Published September 10, 2003
WASHINGTON – The House of Representatives approved a plan Tuesday to give federal employees a 4.1 percent pay increase across the board next year, more than twice the amount President Bush had requested.
The raise was part of the $89.3 billion transportation and treasury spending bill that was approved by the House on a 381-39 vote Tuesday evening, with 15 members not voting.
A Senate committee has approved the 4.1 percent increase and the full Senate was expected to take up the measure this week.
Bush had asked for a 4.1 percent raise for military personnel and a 2 percent increase for civilian workers, but the congressional proposals call for pay parity among civilian and military workers and a raise for all employees, regardless of whether they are white- or blue-collar workers.
"It is important to keep this issue in perspective," said House Minority Whip Steny Hoyer, D-Md., in a prepared statement.
"The 4.1 percent pay adjustment that I have been advocating for federal employees ... would cost an additional $1.6 billion over the president's proposal," said Hoyer, a lead sponsor of the House pay raise amendment. "In comparison, the federal government spends $1.6 billion in just 12 days in Iraq."
The debate comes on the heels of President Bush's speech Sunday, in which he said he would ask Congress for an additional $87 billion to help pay for the war in Iraq. Bush had said that he wanted a lower pay raise because of the costs of the war on terrorism.
Pete Sepp, spokesman for the National Taxpayers Union (search), agreed with the president that it is the wrong time to raise federal workers' salaries, because of the money being spent on the war.

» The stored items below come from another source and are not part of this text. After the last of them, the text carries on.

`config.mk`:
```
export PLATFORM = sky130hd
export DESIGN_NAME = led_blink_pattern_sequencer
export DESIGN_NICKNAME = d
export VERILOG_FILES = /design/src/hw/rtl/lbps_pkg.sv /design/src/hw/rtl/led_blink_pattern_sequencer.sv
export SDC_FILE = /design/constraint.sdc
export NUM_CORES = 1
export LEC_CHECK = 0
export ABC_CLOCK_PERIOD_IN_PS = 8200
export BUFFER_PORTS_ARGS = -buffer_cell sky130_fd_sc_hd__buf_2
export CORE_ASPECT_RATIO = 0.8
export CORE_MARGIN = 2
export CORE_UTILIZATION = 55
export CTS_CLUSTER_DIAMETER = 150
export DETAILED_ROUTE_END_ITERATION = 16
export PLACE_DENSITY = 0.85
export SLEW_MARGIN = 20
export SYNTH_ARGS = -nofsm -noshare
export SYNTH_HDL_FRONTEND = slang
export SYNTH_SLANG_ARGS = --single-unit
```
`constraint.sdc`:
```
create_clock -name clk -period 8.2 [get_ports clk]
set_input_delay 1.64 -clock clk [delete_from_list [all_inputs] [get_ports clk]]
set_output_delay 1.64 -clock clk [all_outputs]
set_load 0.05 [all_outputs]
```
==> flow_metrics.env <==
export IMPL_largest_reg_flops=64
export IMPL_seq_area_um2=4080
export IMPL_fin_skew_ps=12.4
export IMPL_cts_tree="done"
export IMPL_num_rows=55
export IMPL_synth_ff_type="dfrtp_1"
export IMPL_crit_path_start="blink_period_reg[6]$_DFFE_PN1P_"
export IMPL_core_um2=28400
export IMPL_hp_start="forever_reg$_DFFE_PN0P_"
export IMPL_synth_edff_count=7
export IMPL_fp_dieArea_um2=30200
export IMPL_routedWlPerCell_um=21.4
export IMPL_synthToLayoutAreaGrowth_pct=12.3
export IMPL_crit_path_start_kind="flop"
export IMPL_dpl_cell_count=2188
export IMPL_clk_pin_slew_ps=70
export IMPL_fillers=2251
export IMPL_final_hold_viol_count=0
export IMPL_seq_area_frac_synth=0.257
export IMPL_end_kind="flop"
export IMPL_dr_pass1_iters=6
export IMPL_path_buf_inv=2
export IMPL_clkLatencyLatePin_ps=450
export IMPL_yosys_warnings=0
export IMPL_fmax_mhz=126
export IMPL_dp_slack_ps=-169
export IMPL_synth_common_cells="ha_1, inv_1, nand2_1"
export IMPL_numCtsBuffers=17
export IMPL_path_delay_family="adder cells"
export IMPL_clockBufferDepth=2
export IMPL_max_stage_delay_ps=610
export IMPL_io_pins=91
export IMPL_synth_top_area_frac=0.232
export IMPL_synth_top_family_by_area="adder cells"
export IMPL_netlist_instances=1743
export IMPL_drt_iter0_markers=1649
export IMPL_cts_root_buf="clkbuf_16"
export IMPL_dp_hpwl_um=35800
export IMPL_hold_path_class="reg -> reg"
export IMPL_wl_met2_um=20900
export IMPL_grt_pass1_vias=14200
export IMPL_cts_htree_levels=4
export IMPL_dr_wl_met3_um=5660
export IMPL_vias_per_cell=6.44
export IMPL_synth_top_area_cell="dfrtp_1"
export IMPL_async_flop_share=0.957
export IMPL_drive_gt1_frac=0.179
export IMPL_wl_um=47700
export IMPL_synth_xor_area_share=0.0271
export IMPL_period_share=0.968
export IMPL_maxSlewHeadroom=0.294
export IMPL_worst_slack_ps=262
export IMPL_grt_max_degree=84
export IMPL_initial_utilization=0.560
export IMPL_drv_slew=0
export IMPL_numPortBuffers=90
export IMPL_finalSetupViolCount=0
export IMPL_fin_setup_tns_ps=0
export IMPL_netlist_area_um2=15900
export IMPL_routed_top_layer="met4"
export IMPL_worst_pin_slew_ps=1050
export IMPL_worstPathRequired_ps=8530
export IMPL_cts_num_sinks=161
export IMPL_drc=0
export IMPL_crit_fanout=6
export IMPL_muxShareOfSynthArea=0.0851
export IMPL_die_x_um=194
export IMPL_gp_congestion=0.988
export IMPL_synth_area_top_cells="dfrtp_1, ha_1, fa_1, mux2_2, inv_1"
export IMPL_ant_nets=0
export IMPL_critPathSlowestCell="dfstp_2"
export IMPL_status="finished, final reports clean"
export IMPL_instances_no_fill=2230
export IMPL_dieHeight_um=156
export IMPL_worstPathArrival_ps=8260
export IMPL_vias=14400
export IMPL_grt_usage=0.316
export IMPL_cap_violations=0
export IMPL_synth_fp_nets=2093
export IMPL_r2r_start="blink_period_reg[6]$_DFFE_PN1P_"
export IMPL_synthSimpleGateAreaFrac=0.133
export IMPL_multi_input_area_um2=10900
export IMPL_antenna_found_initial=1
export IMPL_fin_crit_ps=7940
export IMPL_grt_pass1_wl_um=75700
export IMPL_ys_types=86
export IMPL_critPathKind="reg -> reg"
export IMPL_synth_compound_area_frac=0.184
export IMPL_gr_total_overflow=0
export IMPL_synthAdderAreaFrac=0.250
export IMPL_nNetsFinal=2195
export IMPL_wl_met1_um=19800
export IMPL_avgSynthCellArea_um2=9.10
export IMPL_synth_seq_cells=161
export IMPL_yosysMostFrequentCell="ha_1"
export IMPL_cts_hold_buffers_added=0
==> src/hw/rtl/nsa_pkg.sv <==
// Shared types and constants for the node slot array block.
// No dependencies; imported by every module of the block.
package nsa_pkg;

  localparam int KEY_CAPACITY   = 16;
  localparam int CHILD_CAPACITY = 16;
  localparam int SLOT_WIDTH     = 64;

  // Fixed field widths of the request and result
  localparam int KIND_W      = 3;
  localparam int POS_W       = 5;
  localparam int VALUE_W     = 64;
  localparam int COUNT_OUT_W = 5;
  localparam int READ_W      = 64;

  localparam int KEY_CNT_W   = $clog2(KEY_CAPACITY + 1);
  localparam int CHILD_CNT_W = $clog2(CHILD_CAPACITY + 1);
  localparam int KEY_IDX_W   = $clog2(KEY_CAPACITY);
  localparam int CHILD_IDX_W = $clog2(CHILD_CAPACITY);
  localparam int CNT_MAX_W   = (KEY_CNT_W > CHILD_CNT_W) ? KEY_CNT_W : CHILD_CNT_W;
  // Common width for index/count/capacity compares
  localparam int CMP_W       = (POS_W > CNT_MAX_W) ? POS_W : CNT_MAX_W;

  localparam int FIFO_DEPTH  = 2;
  localparam int FIFO_PTR_W  = $clog2(FIFO_DEPTH);
  localparam int FIFO_CNT_W  = $clog2(FIFO_DEPTH + 1);

  // Request kind codes on the stream
  localparam logic [KIND_W-1:0] KIND_APPEND = 3'd0;
  localparam logic [KIND_W-1:0] KIND_INSERT = 3'd1;
  localparam logic [KIND_W-1:0] KIND_DELETE = 3'd2;
  localparam logic [KIND_W-1:0] KIND_RESIZE = 3'd3;
  localparam logic [KIND_W-1:0] KIND_READ   = 3'd4;

  typedef enum logic [2:0] {
    OP_APPEND,
    OP_INSERT,
    OP_DELETE,
    OP_RESIZE,
    OP_READ,
    OP_NONE
  } op_t;

  typedef enum logic [1:0] {
    ST_OK,
    ST_FULL,
    ST_INDEX,
    ST_SIZE
  } status_t;

  // Classified request as queued between front and back
  typedef struct packed {
    op_t                    op;
    logic                   child;
    logic [POS_W-1:0]       pos;
    logic [SLOT_WIDTH-1:0]  value;
  } req_t;

endpackage

==> src/hw/rtl/nsa_fifo.sv <==
// Short request queue between front and back.
// Depends on nsa_pkg.
module nsa_fifo
  import nsa_pkg::*;
(
  input  logic clk,
  input  logic rst,
  input  logic push,
  input  req_t push_data,
  output logic full,
  input  logic pop,
  output req_t pop_data,
  output logic empty
);

  req_t                  entries [FIFO_DEPTH];
  logic [FIFO_PTR_W-1:0] wr_ptr;
  logic [FIFO_PTR_W-1:0] rd_ptr;
  logic [FIFO_CNT_W-1:0] count;

  assign full     = (count == FIFO_CNT_W'(FIFO_DEPTH));
  assign empty    = (count == '0);
  assign pop_data = entries[rd_ptr];

  always_ff @(posedge clk) begin
    if (rst) begin
      wr_ptr <= '0;
      rd_ptr <= '0;
      count  <= '0;
    end else begin
      if (push) begin
        wr_ptr <= (wr_ptr == FIFO_PTR_W'(FIFO_DEPTH - 1)) ? '0 : wr_ptr + 1'b1;
      end
      if (pop) begin
        rd_ptr <= (rd_ptr == FIFO_PTR_W'(FIFO_DEPTH - 1)) ? '0 : rd_ptr + 1'b1;
      end
      count <= count + FIFO_CNT_W'(push) - FIFO_CNT_W'(pop);
    end
  end

  always_ff @(posedge clk) begin
    if (push) begin
      entries[wr_ptr] <= push_data;
    end
  end

endmodule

"Basically the proposal for a 4.1 percent increase certainly doesn't seem in line with what the administration's goal is," Sepp said. "That won't sit well with taxpayers. I think at a time of economic instability, even a 4.1 percent raise might place a strain as far as citizens are concerned."
Sepp was particularly upset by a provision that would grant a 2.2 percent cost-of-living raise to members of Congress, the vice president and Supreme Court justices. It would be the fifth year in a row that Congress has opted to raise its own pay, according to published reports.
"The appearance of Congress raising their already considerable salaries to an even higher level would strike many as irresponsible," Sepp said.
But federal workers' unions have argued that civilian employees are just as deserving of a raise as their military counterparts.
In a written statement, the American Federation of Government Employees (search) said: "Blue-collar workers supporting our troops overseas, as well as defense and homeland security employees risking their lives to protect all Americans and their families on our home front, should be guaranteed the same pay increase as General Schedule (search) federal civilian workers and military personnel."
Hoyer said he is optimistic that the pay raise will stand after the House and Senate meet to negotiate the details of the final bill.